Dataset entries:
════
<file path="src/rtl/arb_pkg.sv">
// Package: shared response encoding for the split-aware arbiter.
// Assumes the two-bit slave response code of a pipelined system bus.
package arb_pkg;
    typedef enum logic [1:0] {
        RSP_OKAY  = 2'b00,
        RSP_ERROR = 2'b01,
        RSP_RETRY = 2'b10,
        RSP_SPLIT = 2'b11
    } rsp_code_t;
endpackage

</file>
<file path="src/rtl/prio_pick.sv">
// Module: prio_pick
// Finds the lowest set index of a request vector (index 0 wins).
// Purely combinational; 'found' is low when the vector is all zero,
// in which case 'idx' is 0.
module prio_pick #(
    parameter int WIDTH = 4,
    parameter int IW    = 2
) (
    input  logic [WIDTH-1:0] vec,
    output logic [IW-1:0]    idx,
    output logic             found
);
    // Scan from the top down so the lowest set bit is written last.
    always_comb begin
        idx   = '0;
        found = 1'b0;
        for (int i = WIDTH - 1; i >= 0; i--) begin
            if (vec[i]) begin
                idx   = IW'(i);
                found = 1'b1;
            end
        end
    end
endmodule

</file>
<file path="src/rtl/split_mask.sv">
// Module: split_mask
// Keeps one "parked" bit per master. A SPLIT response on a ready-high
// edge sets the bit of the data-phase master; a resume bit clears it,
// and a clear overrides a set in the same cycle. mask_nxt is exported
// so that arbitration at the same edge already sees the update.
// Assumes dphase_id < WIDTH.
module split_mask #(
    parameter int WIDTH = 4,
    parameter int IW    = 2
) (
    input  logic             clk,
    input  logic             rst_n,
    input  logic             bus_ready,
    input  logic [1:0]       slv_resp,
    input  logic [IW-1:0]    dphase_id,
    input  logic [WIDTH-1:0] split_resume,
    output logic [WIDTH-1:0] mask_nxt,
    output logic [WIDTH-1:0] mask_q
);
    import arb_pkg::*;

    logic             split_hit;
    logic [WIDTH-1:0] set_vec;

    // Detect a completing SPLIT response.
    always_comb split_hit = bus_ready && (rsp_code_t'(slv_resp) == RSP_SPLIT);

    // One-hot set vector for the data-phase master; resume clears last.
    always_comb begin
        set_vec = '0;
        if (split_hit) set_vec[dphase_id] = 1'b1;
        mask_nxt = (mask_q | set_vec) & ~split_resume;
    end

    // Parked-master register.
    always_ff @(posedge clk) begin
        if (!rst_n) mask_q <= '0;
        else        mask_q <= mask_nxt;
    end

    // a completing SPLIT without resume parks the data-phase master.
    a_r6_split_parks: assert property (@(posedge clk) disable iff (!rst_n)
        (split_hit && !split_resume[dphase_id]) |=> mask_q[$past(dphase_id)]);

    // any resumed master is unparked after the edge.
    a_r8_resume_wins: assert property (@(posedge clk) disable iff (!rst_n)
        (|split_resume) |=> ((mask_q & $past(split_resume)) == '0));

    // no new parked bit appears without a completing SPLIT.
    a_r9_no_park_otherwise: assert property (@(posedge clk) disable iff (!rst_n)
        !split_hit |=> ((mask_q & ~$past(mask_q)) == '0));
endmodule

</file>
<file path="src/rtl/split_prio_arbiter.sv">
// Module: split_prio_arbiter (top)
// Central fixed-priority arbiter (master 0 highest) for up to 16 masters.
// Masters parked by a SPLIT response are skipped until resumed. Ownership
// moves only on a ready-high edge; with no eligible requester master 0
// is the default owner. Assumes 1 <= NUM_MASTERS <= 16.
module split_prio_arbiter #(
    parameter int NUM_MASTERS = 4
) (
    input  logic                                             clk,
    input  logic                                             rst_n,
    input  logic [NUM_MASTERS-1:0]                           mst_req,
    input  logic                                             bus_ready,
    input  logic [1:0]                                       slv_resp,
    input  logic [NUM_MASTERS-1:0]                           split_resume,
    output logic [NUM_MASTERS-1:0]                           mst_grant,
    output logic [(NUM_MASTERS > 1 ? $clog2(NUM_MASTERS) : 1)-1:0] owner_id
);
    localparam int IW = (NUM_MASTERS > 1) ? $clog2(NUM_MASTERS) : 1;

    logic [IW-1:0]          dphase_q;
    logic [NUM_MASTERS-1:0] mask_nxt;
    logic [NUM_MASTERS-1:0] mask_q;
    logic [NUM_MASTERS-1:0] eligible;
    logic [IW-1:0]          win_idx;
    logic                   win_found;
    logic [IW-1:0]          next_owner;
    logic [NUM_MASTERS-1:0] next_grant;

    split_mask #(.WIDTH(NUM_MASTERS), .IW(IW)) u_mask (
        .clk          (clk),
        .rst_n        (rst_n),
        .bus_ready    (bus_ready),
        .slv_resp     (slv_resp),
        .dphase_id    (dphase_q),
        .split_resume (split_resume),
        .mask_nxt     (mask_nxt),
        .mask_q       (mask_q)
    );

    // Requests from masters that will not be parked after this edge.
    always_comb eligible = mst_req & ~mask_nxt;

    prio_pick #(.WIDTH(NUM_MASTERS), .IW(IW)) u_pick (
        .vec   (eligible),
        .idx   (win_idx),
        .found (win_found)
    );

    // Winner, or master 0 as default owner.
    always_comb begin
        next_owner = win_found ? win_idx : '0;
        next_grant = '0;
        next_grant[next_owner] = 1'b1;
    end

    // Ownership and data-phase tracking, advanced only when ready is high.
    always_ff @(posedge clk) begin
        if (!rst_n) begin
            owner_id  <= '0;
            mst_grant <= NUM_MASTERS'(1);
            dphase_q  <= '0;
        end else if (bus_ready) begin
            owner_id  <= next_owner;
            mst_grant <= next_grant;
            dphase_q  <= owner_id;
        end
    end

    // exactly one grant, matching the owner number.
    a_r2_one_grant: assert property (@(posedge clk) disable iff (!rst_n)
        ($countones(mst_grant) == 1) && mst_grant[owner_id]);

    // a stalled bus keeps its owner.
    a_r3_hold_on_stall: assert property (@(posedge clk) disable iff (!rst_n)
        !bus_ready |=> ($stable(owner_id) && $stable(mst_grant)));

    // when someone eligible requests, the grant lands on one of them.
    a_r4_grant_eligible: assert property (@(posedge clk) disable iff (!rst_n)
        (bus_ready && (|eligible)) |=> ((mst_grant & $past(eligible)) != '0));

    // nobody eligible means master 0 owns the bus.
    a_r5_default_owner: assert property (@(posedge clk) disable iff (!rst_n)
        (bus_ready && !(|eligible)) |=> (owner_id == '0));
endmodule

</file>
════
-- What is being asked --
An exact copy of all the records above is needed.

-- Response box --
<file path="src/rtl/arb_pkg.sv">
// Package: shared response encoding for the split-aware arbiter.
// Assumes the two-bit slave response code of a pipelined system bus.
package arb_pkg;
    typedef enum logic [1:0] {
        RSP_OKAY  = 2'b00,
        RSP_ERROR = 2'b01,
        RSP_RETRY = 2'b10,
        RSP_SPLIT = 2'b11
    } rsp_code_t;
endpackage

</file>
<file path="src/rtl/prio_pick.sv">
// Module: prio_pick
// Finds the lowest set index of a request vector (index 0 wins).
// Purely combinational; 'found' is low when the vector is all zero,
// in which case 'idx' is 0.
module prio_pick #(
    parameter int WIDTH = 4,
    parameter int IW    = 2
) (
    input  logic [WIDTH-1:0] vec,
    output logic [IW-1:0]    idx,
    output logic             found
);
    // Scan from the top down so the lowest set bit is written last.
    always_comb begin
        idx   = '0;
        found = 1'b0;
        for (int i = WIDTH - 1; i >= 0; i--) begin
            if (vec[i]) begin
                idx   = IW'(i);
                found = 1'b1;
            end
        end
    end
endmodule

</file>
<file path="src/rtl/split_mask.sv">
// Module: split_mask
// Keeps one "parked" bit per master. A SPLIT response on a ready-high
// edge sets the bit of the data-phase master; a resume bit clears it,
// and a clear overrides a set in the same cycle. mask_nxt is exported
// so that arbitration at the same edge already sees the update.
// Assumes dphase_id < WIDTH.
module split_mask #(
    parameter int WIDTH = 4,
    parameter int IW    = 2
) (
    input  logic             clk,
    input  logic             rst_n,
    input  logic             bus_ready,
    input  logic [1:0]       slv_resp,
    input  logic [IW-1:0]    dphase_id,
    input  logic [WIDTH-1:0] split_resume,
    output logic [WIDTH-1:0] mask_nxt,
    output logic [WIDTH-1:0] mask_q
);
    import arb_pkg::*;

    logic             split_hit;
    logic [WIDTH-1:0] set_vec;

    // Detect a completing SPLIT response.
    always_comb split_hit = bus_ready && (rsp_code_t'(slv_resp) == RSP_SPLIT);

    // One-hot set vector for the data-phase master; resume clears last.
    always_comb begin
        set_vec = '0;
        if (split_hit) set_vec[dphase_id] = 1'b1;
        mask_nxt = (mask_q | set_vec) & ~split_resume;
    end

    // Parked-master register.
    always_ff @(posedge clk) begin
        if (!rst_n) mask_q <= '0;
        else        mask_q <= mask_nxt;
    end

    // a completing SPLIT without resume parks the data-phase master.
    a_r6_split_parks: assert property (@(posedge clk) disable iff (!rst_n)
        (split_hit && !split_resume[dphase_id]) |=> mask_q[$past(dphase_id)]);

    // any resumed master is unparked after the edge.
    a_r8_resume_wins: assert property (@(posedge clk) disable iff (!rst_n)
        (|split_resume) |=> ((mask_q & $past(split_resume)) == '0));

    // no new parked bit appears without a completing SPLIT.
    a_r9_no_park_otherwise: assert property (@(posedge clk) disable iff (!rst_n)
        !split_hit |=> ((mask_q & ~$past(mask_q)) == '0));
endmodule

</file>
<file path="src/rtl/split_prio_arbiter.sv">
// Module: split_prio_arbiter (top)
// Central fixed-priority arbiter (master 0 highest) for up to 16 masters.
// Masters parked by a SPLIT response are skipped until resumed. Ownership
// moves only on a ready-high edge; with no eligible requester master 0
// is the default owner. Assumes 1 <= NUM_MASTERS <= 16.
module split_prio_arbiter #(
    parameter int NUM_MASTERS = 4
) (
    input  logic                                             clk,
    input  logic                                             rst_n,
    input  logic [NUM_MASTERS-1:0]                           mst_req,
    input  logic                                             bus_ready,
    input  logic [1:0]                                       slv_resp,
    input  logic [NUM_MASTERS-1:0]                           split_resume,
    output logic [NUM_MASTERS-1:0]                           mst_grant,
    output logic [(NUM_MASTERS > 1 ? $clog2(NUM_MASTERS) : 1)-1:0] owner_id
);
    localparam int IW = (NUM_MASTERS > 1) ? $clog2(NUM_MASTERS) : 1;

    logic [IW-1:0]          dphase_q;
    logic [NUM_MASTERS-1:0] mask_nxt;
    logic [NUM_MASTERS-1:0] mask_q;
    logic [NUM_MASTERS-1:0] eligible;
    logic [IW-1:0]          win_idx;
    logic                   win_found;
    logic [IW-1:0]          next_owner;
    logic [NUM_MASTERS-1:0] next_grant;

    split_mask #(.WIDTH(NUM_MASTERS), .IW(IW)) u_mask (
        .clk          (clk),
        .rst_n        (rst_n),
        .bus_ready    (bus_ready),
        .slv_resp     (slv_resp),
        .dphase_id    (dphase_q),
        .split_resume (split_resume),
        .mask_nxt     (mask_nxt),
        .mask_q       (mask_q)
    );

    // Requests from masters that will not be parked after this edge.
    always_comb eligible = mst_req & ~mask_nxt;

    prio_pick #(.WIDTH(NUM_MASTERS), .IW(IW)) u_pick (
        .vec   (eligible),
        .idx   (win_idx),
        .found (win_found)
    );

    // Winner, or master 0 as default owner.
    always_comb begin
        next_owner = win_found ? win_idx : '0;
        next_grant = '0;
        next_grant[next_owner] = 1'b1;
    end

    // Ownership and data-phase tracking, advanced only when ready is high.
    always_ff @(posedge clk) begin
        if (!rst_n) begin
            owner_id  <= '0;
            mst_grant <= NUM_MASTERS'(1);
            dphase_q  <= '0;
        end else if (bus_ready) begin
            owner_id  <= next_owner;
            mst_grant <= next_grant;
            dphase_q  <= owner_id;
        end
    end

    // exactly one grant, matching the owner number.
    a_r2_one_grant: assert property (@(posedge clk) disable iff (!rst_n)
        ($countones(mst_grant) == 1) && mst_grant[owner_id]);

    // a stalled bus keeps its owner.
    a_r3_hold_on_stall: assert property (@(posedge clk) disable iff (!rst_n)
        !bus_ready |=> ($stable(owner_id) && $stable(mst_grant)));

    // when someone eligible requests, the grant lands on one of them.
    a_r4_grant_eligible: assert property (@(posedge clk) disable iff (!rst_n)
        (bus_ready && (|eligible)) |=> ((mst_grant & $past(eligible)) != '0));

    // nobody eligible means master 0 owns the bus.
    a_r5_default_owner: assert property (@(posedge clk) disable iff (!rst_n)
        (bus_ready && !(|eligible)) |=> (owner_id == '0));
endmodule

</file>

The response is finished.